EXERCISE OBJECTIVE
Set out exactly every line of the entries below, starting at the line that holds "antennaDiodeCount: 0" and stopping after the line that holds "synth-xor-area-share_pct: 0".
-=-=-=-=-
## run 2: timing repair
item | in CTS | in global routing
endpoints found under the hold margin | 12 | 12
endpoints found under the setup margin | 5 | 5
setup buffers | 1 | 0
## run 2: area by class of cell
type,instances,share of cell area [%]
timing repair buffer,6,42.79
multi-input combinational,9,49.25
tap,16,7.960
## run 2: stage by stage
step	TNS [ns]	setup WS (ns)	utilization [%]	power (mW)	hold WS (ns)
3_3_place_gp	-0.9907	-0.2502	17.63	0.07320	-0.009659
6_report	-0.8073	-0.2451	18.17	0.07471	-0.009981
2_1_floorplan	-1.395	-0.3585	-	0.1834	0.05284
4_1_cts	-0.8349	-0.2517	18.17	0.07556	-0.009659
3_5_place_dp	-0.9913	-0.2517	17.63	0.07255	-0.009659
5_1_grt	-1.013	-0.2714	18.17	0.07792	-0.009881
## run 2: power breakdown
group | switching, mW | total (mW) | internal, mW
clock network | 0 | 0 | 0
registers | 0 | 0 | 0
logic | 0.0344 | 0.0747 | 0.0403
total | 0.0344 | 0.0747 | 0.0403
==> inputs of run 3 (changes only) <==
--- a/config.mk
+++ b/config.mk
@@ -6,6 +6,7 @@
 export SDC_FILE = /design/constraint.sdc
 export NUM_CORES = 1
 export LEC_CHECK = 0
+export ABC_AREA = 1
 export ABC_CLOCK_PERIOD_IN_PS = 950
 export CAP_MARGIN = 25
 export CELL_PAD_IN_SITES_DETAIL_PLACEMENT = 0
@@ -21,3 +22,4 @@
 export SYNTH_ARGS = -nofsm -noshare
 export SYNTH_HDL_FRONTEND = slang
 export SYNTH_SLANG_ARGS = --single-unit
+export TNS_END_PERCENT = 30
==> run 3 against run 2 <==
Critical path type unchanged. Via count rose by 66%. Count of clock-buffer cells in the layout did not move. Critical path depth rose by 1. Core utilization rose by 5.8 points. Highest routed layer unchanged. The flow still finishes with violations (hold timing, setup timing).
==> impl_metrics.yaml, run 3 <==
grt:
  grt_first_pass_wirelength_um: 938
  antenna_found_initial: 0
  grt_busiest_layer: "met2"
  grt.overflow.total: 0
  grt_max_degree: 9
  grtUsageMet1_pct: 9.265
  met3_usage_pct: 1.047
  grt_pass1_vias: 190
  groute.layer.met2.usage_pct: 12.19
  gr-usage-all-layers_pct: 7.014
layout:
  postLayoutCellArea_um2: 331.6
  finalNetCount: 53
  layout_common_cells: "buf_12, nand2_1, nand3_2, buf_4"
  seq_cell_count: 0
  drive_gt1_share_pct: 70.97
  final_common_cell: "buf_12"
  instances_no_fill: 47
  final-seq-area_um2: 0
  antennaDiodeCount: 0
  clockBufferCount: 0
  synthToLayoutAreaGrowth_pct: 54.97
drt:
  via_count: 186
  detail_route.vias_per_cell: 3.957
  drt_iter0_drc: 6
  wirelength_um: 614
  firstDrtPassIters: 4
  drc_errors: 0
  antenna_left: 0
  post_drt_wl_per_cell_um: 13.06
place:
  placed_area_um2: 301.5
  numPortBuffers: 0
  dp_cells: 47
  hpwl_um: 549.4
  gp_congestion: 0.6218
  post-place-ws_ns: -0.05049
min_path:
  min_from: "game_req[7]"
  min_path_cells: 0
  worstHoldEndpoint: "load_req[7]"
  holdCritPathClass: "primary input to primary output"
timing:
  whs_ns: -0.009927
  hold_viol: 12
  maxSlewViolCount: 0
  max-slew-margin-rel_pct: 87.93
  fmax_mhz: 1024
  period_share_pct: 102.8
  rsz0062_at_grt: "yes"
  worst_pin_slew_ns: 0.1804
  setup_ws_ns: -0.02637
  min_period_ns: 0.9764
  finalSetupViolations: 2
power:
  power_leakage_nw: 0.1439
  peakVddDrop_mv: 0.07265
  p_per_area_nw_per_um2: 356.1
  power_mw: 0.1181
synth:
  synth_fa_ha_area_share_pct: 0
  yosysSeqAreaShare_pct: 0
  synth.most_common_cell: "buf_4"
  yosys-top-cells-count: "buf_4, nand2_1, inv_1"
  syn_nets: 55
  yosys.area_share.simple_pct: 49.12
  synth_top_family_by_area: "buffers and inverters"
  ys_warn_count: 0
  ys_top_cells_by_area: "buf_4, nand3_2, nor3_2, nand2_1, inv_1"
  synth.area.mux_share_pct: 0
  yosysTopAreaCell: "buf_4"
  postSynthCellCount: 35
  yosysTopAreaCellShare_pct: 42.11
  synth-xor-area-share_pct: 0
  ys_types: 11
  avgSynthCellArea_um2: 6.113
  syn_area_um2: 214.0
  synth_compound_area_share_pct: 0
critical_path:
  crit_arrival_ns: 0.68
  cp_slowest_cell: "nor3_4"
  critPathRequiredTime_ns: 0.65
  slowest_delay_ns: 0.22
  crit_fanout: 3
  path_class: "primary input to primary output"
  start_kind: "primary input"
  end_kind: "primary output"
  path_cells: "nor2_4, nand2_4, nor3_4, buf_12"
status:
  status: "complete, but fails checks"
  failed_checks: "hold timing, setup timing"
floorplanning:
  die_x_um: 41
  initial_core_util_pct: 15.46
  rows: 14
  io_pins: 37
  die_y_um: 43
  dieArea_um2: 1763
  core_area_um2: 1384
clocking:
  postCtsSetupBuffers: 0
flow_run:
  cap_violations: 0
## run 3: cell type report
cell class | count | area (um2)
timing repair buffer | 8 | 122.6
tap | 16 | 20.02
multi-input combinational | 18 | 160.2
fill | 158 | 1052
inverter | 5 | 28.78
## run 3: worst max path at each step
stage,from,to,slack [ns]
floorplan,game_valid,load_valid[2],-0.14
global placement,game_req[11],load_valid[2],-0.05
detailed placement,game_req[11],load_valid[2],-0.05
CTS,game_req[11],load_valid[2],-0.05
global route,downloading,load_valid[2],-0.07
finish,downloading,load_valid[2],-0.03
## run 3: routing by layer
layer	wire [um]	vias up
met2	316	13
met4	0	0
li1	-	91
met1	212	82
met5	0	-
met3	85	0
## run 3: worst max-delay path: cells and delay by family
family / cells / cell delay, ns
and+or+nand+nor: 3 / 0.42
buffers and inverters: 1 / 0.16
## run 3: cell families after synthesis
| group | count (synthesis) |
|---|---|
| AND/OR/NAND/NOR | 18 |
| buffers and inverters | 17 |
**config.mk**
```make
export PLATFORM = sky130hd
export DESIGN_NAME = csr_stage
export DESIGN_NICKNAME = d
export VERILOG_FILES = /design/src/design/csr_pkg.sv /design/src/design/csr_read_stage.sv /design/src/design/csr_regs.sv /design/src/design/csr_stage.sv /design/src/design/csr_trap_unit.sv /design/src/design/csr_write_stage.sv
export SDC_FILE = /design/constraint.sdc
export NUM_CORES = 1
export LEC_CHECK = 0
export ABC_CLOCK_PERIOD_IN_PS = 2600
export BUFFER_PORTS_ARGS = -buffer_cell sky130_fd_sc_hd__clkbuf_2
export CORE_ASPECT_RATIO = 0.8
export CORE_UTILIZATION = 49
export DETAILED_ROUTE_END_ITERATION = 10
export PLACE_DENSITY = 0.77
export SETUP_SLACK_MARGIN = 0.1
export SLEW_MARGIN = 15
export SYNTH_ARGS = -nofsm -noshare
export SYNTH_HDL_FRONTEND = slang
export SYNTH_HIERARCHICAL = 1
export SYNTH_SLANG_ARGS = --single-unit
export TNS_END_PERCENT = 20
```
**constraint.sdc**
```tcl
create_clock -name clk -period 2.6 [get_ports clk]
set_input_delay 0.13 -clock clk [delete_from_list [all_inputs] [get_ports clk]]
set_output_delay 0.13 -clock clk [all_outputs]
set_load 0.02 [all_outputs]
```
**src/design/csr_pkg.sv**
```systemverilog
`default_nettype none

package csr_pkg;

    typedef logic [31:0] xlen_t;
    typedef logic [11:0] csr_addr_t;
    typedef logic [63:0] counter_t;

    typedef enum logic [2:0] {
        CSR_NONE  = 3'd0,
        CSR_W     = 3'd1,
        CSR_S     = 3'd2,
        CSR_C     = 3'd3,
        CSR_ECALL = 3'd4,
        CSR_MRET  = 3'd5
    } csr_cmd_e;

    // Only machine and user mode exist
    typedef enum logic [1:0] {
        MODE_USER    = 2'b00,
        MODE_MACHINE = 2'b11
    } priv_mode_e;

    // Read-only counters
    localparam csr_addr_t CSR_ADDR_CYCLE      = 12'hC00;
    localparam csr_addr_t CSR_ADDR_CYCLEH     = 12'hC80;

    // Machine trap setup and handling
    localparam csr_addr_t CSR_ADDR_MSTATUS    = 12'h300;
    localparam csr_addr_t CSR_ADDR_MIE        = 12'h304;
    localparam csr_addr_t CSR_ADDR_MTVEC      = 12'h305;
    localparam csr_addr_t CSR_ADDR_MCOUNTEREN = 12'h306;
    localparam csr_addr_t CSR_ADDR_MSCRATCH   = 12'h340;
    localparam csr_addr_t CSR_ADDR_MEPC       = 12'h341;
    localparam csr_addr_t CSR_ADDR_MCAUSE     = 12'h342;

    localparam int MSTATUS_MIE_BIT   = 3;
    localparam int MSTATUS_MPIE_BIT  = 7;
    localparam int MSTATUS_MPP_LSB   = 11;
    localparam int MIE_MTIE_BIT      = 7;
    localparam int MCOUNTEREN_CY_BIT = 0;

    localparam xlen_t MCAUSE_TIMER_INT  = 32'h8000_0007;
    // ECALL cause is this plus the current mode
    localparam xlen_t MCAUSE_ECALL_BASE = 32'd8;

endpackage

`default_nettype wire

```
**src/design/csr_read_stage.sv**
```systemverilog
`default_nettype none

module csr_read_stage (
    input  wire                     clk,
    input  wire                     arst_n,
    input  wire                     flush,
    input  wire                     take_interrupt,
    input  wire csr_pkg::csr_cmd_e  csr_cmd,
    input  wire csr_pkg::csr_addr_t csr_addr,
    input  wire csr_pkg::xlen_t     op1_data,
    input  wire csr_pkg::counter_t  cycle_count,
    input  wire csr_pkg::priv_mode_e mode,
    input  wire                     mcounteren_cy,
    input  wire csr_pkg::xlen_t     read_data,
    output csr_pkg::csr_addr_t      read_addr,
    output csr_pkg::csr_cmd_e       cmd_out,
    output csr_pkg::csr_cmd_e       saved_cmd,
    output csr_pkg::csr_addr_t      saved_addr,
    output csr_pkg::xlen_t          saved_op1,
    output csr_pkg::xlen_t          rdata
);
    import csr_pkg::*;

    csr_cmd_e live_cmd;
    logic     counter_ok;

    // Flush turns the incoming command into a bubble
    assign live_cmd   = flush ? CSR_NONE : csr_cmd;
    // User mode sees the counters only when mcounteren.CY allows it
    assign counter_ok = (mode == MODE_MACHINE) || mcounteren_cy;
    assign read_addr  = csr_addr;

    always_ff @(posedge clk or negedge arst_n) begin
        if (!arst_n) begin
            cmd_out   <= CSR_NONE;
            saved_cmd <= CSR_NONE;
            rdata     <= '0;
        end else begin
            if (take_interrupt) begin
                // Interrupt replaces the command, nothing gets written
                cmd_out   <= CSR_ECALL;
                saved_cmd <= CSR_NONE;
            end else begin
                cmd_out   <= live_cmd;
                saved_cmd <= live_cmd;
            end
            case (csr_addr)
                CSR_ADDR_CYCLE:  rdata <= counter_ok ? cycle_count[31:0] : '0;
                CSR_ADDR_CYCLEH: rdata <= counter_ok ? cycle_count[63:32] : '0;
                default:         rdata <= read_data;
            endcase
        end
    end

    // Operands for the write stage
    always_ff @(posedge clk) begin
        saved_addr <= csr_addr;
        saved_op1  <= op1_data;
    end

    a_cmd_out_known: assert property (
        @(posedge clk) disable iff (!arst_n) !$isunknown(cmd_out)
    );

endmodule

`default_nettype wire

```
**src/design/csr_regs.sv**
```systemverilog
`default_nettype none

module csr_regs (
    input  wire                      clk,
    input  wire                      arst_n,
    input  wire                      wr_en,
    input  wire                      trap_en,
    input  wire csr_pkg::csr_addr_t  wr_addr,
    input  wire csr_pkg::csr_addr_t  read_addr,
    input  wire csr_pkg::xlen_t      wr_data,
    input  wire csr_pkg::xlen_t      mepc_next,
    input  wire csr_pkg::xlen_t      mcause_next,
    input  wire                      trap_kind,
    input  wire csr_pkg::priv_mode_e mpp_next,
    output csr_pkg::xlen_t           read_data,
    output csr_pkg::xlen_t           mtvec,
    output csr_pkg::xlen_t           mepc,
    output logic                     mstatus_mie,
    output logic                     mstatus_mpie,
    output logic                     mie_mtie,
    output logic                     mcounteren_cy,
    output csr_pkg::priv_mode_e      mstatus_mpp
);
    import csr_pkg::*;

    xlen_t mscratch;
    xlen_t mcause;

    always_ff @(posedge clk or negedge arst_n) begin
        if (!arst_n) begin
            mstatus_mie   <= 1'b0;
            mstatus_mpie  <= 1'b0;
            mstatus_mpp   <= MODE_MACHINE;
            mie_mtie      <= 1'b0;
            mcounteren_cy <= 1'b0;
            mtvec         <= '0;
            mscratch      <= '0;
            mepc          <= '0;
            mcause        <= '0;
        end else begin
            if (wr_en) begin
                case (wr_addr)
                    CSR_ADDR_MSTATUS: begin
                        mstatus_mie  <= wr_data[MSTATUS_MIE_BIT];
                        mstatus_mpie <= wr_data[MSTATUS_MPIE_BIT];
                        mstatus_mpp  <= priv_mode_e'(wr_data[MSTATUS_MPP_LSB +: 2]);
                    end
                    CSR_ADDR_MIE:        mie_mtie      <= wr_data[MIE_MTIE_BIT];
                    CSR_ADDR_MTVEC:      mtvec         <= wr_data;
                    CSR_ADDR_MCOUNTEREN: mcounteren_cy <= wr_data[MCOUNTEREN_CY_BIT];
                    CSR_ADDR_MSCRATCH:   mscratch      <= wr_data;
                    CSR_ADDR_MEPC:       mepc          <= wr_data;
                    CSR_ADDR_MCAUSE:     mcause        <= wr_data;
                    default: begin
                    end
                endcase
            end
            // Placed after the write so the trap update wins
            if (trap_en) begin
                mstatus_mpp <= mpp_next;
                if (trap_kind) begin
                    // MRET
                    mstatus_mie  <= mstatus_mpie;
                    mstatus_mpie <= 1'b1;
                end else begin
                    mstatus_mie  <= 1'b0;
                    mstatus_mpie <= mstatus_mie;
                    mepc         <= mepc_next;
                    mcause       <= mcause_next;
                end
            end
        end
    end

    always_comb begin
        read_data = '0;
        case (read_addr)
            CSR_ADDR_MSTATUS: begin
                read_data[MSTATUS_MIE_BIT]       = mstatus_mie;
                read_data[MSTATUS_MPIE_BIT]      = mstatus_mpie;
                read_data[MSTATUS_MPP_LSB +: 2]  = mstatus_mpp;
            end
            CSR_ADDR_MIE:        read_data[MIE_MTIE_BIT]      = mie_mtie;
            CSR_ADDR_MTVEC:      read_data                    = mtvec;
            CSR_ADDR_MCOUNTEREN: read_data[MCOUNTEREN_CY_BIT] = mcounteren_cy;
            CSR_ADDR_MSCRATCH:   read_data                    = mscratch;
            CSR_ADDR_MEPC:       read_data                    = mepc;
            CSR_ADDR_MCAUSE:     read_data                    = mcause;
            default: begin
            end
        endcase
    end

    // A write racing a trap into mstatus must not survive the edge
    a_trap_wins_mstatus: assert property (
        @(posedge clk) disable iff (!arst_n)
        trap_en && wr_en && wr_addr == CSR_ADDR_MSTATUS
        |=> mstatus_mpp == $past(mpp_next)
            && ($past(trap_kind) ? mstatus_mpie : !mstatus_mie)
    );

endmodule

`default_nettype wire

```
**src/design/csr_stage.sv**
```systemverilog
`default_nettype none

module csr_stage (
    input  wire                  clk,
    input  wire                  arst_n,
    input  wire csr_pkg::csr_cmd_e csr_cmd,
    input  wire csr_pkg::csr_addr_t csr_addr,
    input  wire csr_pkg::xlen_t  op1_data,
    input  wire csr_pkg::xlen_t  fetch_pc,
    input  wire                  flush,
    input  wire                  interrupt_ready,
    input  wire csr_pkg::counter_t cycle_count,
    input  wire csr_pkg::counter_t mtime,
    input  wire csr_pkg::counter_t mtimecmp,
    output csr_pkg::csr_cmd_e    cmd_out,
    output csr_pkg::xlen_t       csr_rdata,
    output csr_pkg::xlen_t       trap_vector,
    output logic                 stall_may_interrupt
);
    import csr_pkg::*;

    csr_cmd_e   saved_cmd;
    csr_addr_t  saved_addr;
    xlen_t      saved_op1;
    csr_addr_t  read_addr;
    xlen_t      read_data;
    logic       wr_en;
    csr_addr_t  wr_addr;
    xlen_t      wr_data;
    logic       trap_en;
    logic       trap_kind;
    xlen_t      mepc_next;
    xlen_t      mcause_next;
    priv_mode_e mpp_next;
    priv_mode_e mode;
    priv_mode_e mstatus_mpp;
    logic       take_interrupt;
    logic       mstatus_mie;
    logic       mie_mtie;
    logic       mcounteren_cy;
    xlen_t      mtvec;
    xlen_t      mepc;

    // A flushed ECALL or MRET must not trap either
    wire csr_cmd_e trap_cmd = flush ? CSR_NONE : csr_cmd;

    csr_read_stage i_read_stage (
        .clk(clk), .arst_n(arst_n), .flush(flush), .take_interrupt(take_interrupt),
        .csr_cmd(csr_cmd), .csr_addr(csr_addr), .op1_data(op1_data),
        .cycle_count(cycle_count), .mode(mode), .mcounteren_cy(mcounteren_cy),
        .read_data(read_data), .read_addr(read_addr), .cmd_out(cmd_out),
        .saved_cmd(saved_cmd), .saved_addr(saved_addr), .saved_op1(saved_op1),
        .rdata(csr_rdata)
    );

    csr_write_stage i_write_stage (
        .saved_cmd(saved_cmd), .saved_addr(saved_addr), .saved_op1(saved_op1),
        .rdata(csr_rdata), .wr_en(wr_en), .wr_addr(wr_addr), .wr_data(wr_data)
    );

    csr_regs i_regs (
        .clk(clk), .arst_n(arst_n), .wr_en(wr_en), .trap_en(trap_en),
        .wr_addr(wr_addr), .read_addr(read_addr), .wr_data(wr_data),
        .mepc_next(mepc_next), .mcause_next(mcause_next), .trap_kind(trap_kind),
        .mpp_next(mpp_next), .read_data(read_data), .mtvec(mtvec), .mepc(mepc),
        .mstatus_mie(mstatus_mie), .mstatus_mpie(), .mie_mtie(mie_mtie),
        .mcounteren_cy(mcounteren_cy), .mstatus_mpp(mstatus_mpp)
    );

    csr_trap_unit i_trap_unit (
        .clk(clk), .arst_n(arst_n), .interrupt_ready(interrupt_ready),
        .csr_cmd(trap_cmd), .fetch_pc(fetch_pc), .mtvec(mtvec), .mepc(mepc),
        .mtime(mtime), .mtimecmp(mtimecmp), .mstatus_mie(mstatus_mie),
        .mie_mtie(mie_mtie), .mstatus_mpp(mstatus_mpp), .mode(mode),
        .take_interrupt(take_interrupt), .stall_may_interrupt(stall_may_interrupt),
        .trap_en(trap_en), .trap_kind(trap_kind), .mepc_next(mepc_next),
        .mcause_next(mcause_next), .trap_vector(trap_vector), .mpp_next(mpp_next)
    );

endmodule

`default_nettype wire

```
**src/design/csr_trap_unit.sv**
```systemverilog
`default_nettype none

module csr_trap_unit (
    input  wire                      clk,
    input  wire                      arst_n,
    input  wire                      interrupt_ready,
    input  wire csr_pkg::csr_cmd_e   csr_cmd,
    input  wire csr_pkg::xlen_t      fetch_pc,
    input  wire csr_pkg::xlen_t      mtvec,
    input  wire csr_pkg::xlen_t      mepc,
    input  wire csr_pkg::counter_t   mtime,
    input  wire csr_pkg::counter_t   mtimecmp,
    input  wire                      mstatus_mie,
    input  wire                      mie_mtie,
    input  wire csr_pkg::priv_mode_e mstatus_mpp,
    output csr_pkg::priv_mode_e      mode,
    output logic                     take_interrupt,
    output logic                     stall_may_interrupt,
    output logic                     trap_en,
    output logic                     trap_kind,
    output csr_pkg::xlen_t           mepc_next,
    output csr_pkg::xlen_t           mcause_next,
    output csr_pkg::xlen_t           trap_vector,
    output csr_pkg::priv_mode_e      mpp_next
);
    import csr_pkg::*;

    logic interrupt_pending;
    logic trap_enter;
    logic do_mret;

    // Machine interrupts stay enabled in user mode regardless of MIE
    assign interrupt_pending = (mtime >= mtimecmp) && mie_mtie
                               && (mode == MODE_USER || mstatus_mie);
    assign stall_may_interrupt = interrupt_pending;
    assign take_interrupt      = interrupt_pending && interrupt_ready;

    assign trap_enter = take_interrupt || (csr_cmd == CSR_ECALL);
    assign do_mret    = !take_interrupt && (csr_cmd == CSR_MRET);

    assign trap_en   = trap_enter || do_mret;
    // 0 enters a trap, 1 returns from one
    assign trap_kind = do_mret;
    assign mepc_next = fetch_pc;
    assign mcause_next = take_interrupt ? MCAUSE_TIMER_INT
                                        : MCAUSE_ECALL_BASE + {30'b0, mode};
    // MPP records the old mode on entry, drops to user on MRET
    assign mpp_next  = do_mret ? MODE_USER : mode;

    always_ff @(posedge clk or negedge arst_n) begin
        if (!arst_n) begin
            mode        <= MODE_MACHINE;
            trap_vector <= '0;
        end else if (trap_enter) begin
            mode        <= MODE_MACHINE;
            trap_vector <= mtvec;
        end else if (do_mret) begin
            mode        <= mstatus_mpp;
            trap_vector <= mepc;
        end
    end

endmodule

`default_nettype wire

```
**src/design/csr_write_stage.sv**
```systemverilog
`default_nettype none

module csr_write_stage (
    input  wire csr_pkg::csr_cmd_e  saved_cmd,
    input  wire csr_pkg::csr_addr_t saved_addr,
    input  wire csr_pkg::xlen_t     saved_op1,
    input  wire csr_pkg::xlen_t     rdata,
    output logic                    wr_en,
    output csr_pkg::csr_addr_t      wr_addr,
    output csr_pkg::xlen_t          wr_data
);
    import csr_pkg::*;

    xlen_t raw_data;
    logic  is_update;
    logic  writable;

    // rdata is the value read one cycle earlier, i.e. the old CSR value
    always_comb begin
        case (saved_cmd)
            CSR_W:   raw_data = saved_op1;
            CSR_S:   raw_data = rdata | saved_op1;
            CSR_C:   raw_data = rdata & ~saved_op1;
            default: raw_data = '0;
        endcase
    end

    assign is_update = saved_cmd inside {CSR_W, CSR_S, CSR_C};

    // cycle and cycleh are not in this list
    assign writable = saved_addr inside {CSR_ADDR_MSTATUS, CSR_ADDR_MIE, CSR_ADDR_MTVEC,
                                         CSR_ADDR_MCOUNTEREN, CSR_ADDR_MSCRATCH,
                                         CSR_ADDR_MEPC, CSR_ADDR_MCAUSE};

    assign wr_en   = is_update && writable;
    assign wr_addr = saved_addr;

    always_comb begin
        wr_data = raw_data;
        case (saved_addr)
            CSR_ADDR_MSTATUS: begin
                // Only MIE, MPIE and MPP survive
                wr_data = '0;
                wr_data[MSTATUS_MIE_BIT]  = raw_data[MSTATUS_MIE_BIT];
                wr_data[MSTATUS_MPIE_BIT] = raw_data[MSTATUS_MPIE_BIT];
                // Unsupported MPP values fall back to user
                if (raw_data[MSTATUS_MPP_LSB +: 2] == MODE_MACHINE) begin
                    wr_data[MSTATUS_MPP_LSB +: 2] = MODE_MACHINE;
                end
            end
            CSR_ADDR_MTVEC: begin
                // Direct mode only, base is 4-byte aligned
                wr_data[1:0] = 2'b00;
            end
            default: begin
            end
        endcase
    end

endmodule

`default_nettype wire

```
-=-=-=-=-
RESULT OF THE EXERCISE
  antennaDiodeCount: 0
  clockBufferCount: 0
  synthToLayoutAreaGrowth_pct: 54.97
drt:
  via_count: 186
  detail_route.vias_per_cell: 3.957
  drt_iter0_drc: 6
  wirelength_um: 614
  firstDrtPassIters: 4
  drc_errors: 0
  antenna_left: 0
  post_drt_wl_per_cell_um: 13.06
place:
  placed_area_um2: 301.5
  numPortBuffers: 0
  dp_cells: 47
  hpwl_um: 549.4
  gp_congestion: 0.6218
  post-place-ws_ns: -0.05049
min_path:
  min_from: "game_req[7]"
  min_path_cells: 0
  worstHoldEndpoint: "load_req[7]"
  holdCritPathClass: "primary input to primary output"
timing:
  whs_ns: -0.009927
  hold_viol: 12
  maxSlewViolCount: 0
  max-slew-margin-rel_pct: 87.93
  fmax_mhz: 1024
  period_share_pct: 102.8
  rsz0062_at_grt: "yes"
  worst_pin_slew_ns: 0.1804
  setup_ws_ns: -0.02637
  min_period_ns: 0.9764
  finalSetupViolations: 2
power:
  power_leakage_nw: 0.1439
  peakVddDrop_mv: 0.07265
  p_per_area_nw_per_um2: 356.1
  power_mw: 0.1181
synth:
  synth_fa_ha_area_share_pct: 0
  yosysSeqAreaShare_pct: 0
  synth.most_common_cell: "buf_4"
  yosys-top-cells-count: "buf_4, nand2_1, inv_1"
  syn_nets: 55
  yosys.area_share.simple_pct: 49.12
  synth_top_family_by_area: "buffers and inverters"
  ys_warn_count: 0
  ys_top_cells_by_area: "buf_4, nand3_2, nor3_2, nand2_1, inv_1"
  synth.area.mux_share_pct: 0
  yosysTopAreaCell: "buf_4"
  postSynthCellCount: 35
  yosysTopAreaCellShare_pct: 42.11
  synth-xor-area-share_pct: 0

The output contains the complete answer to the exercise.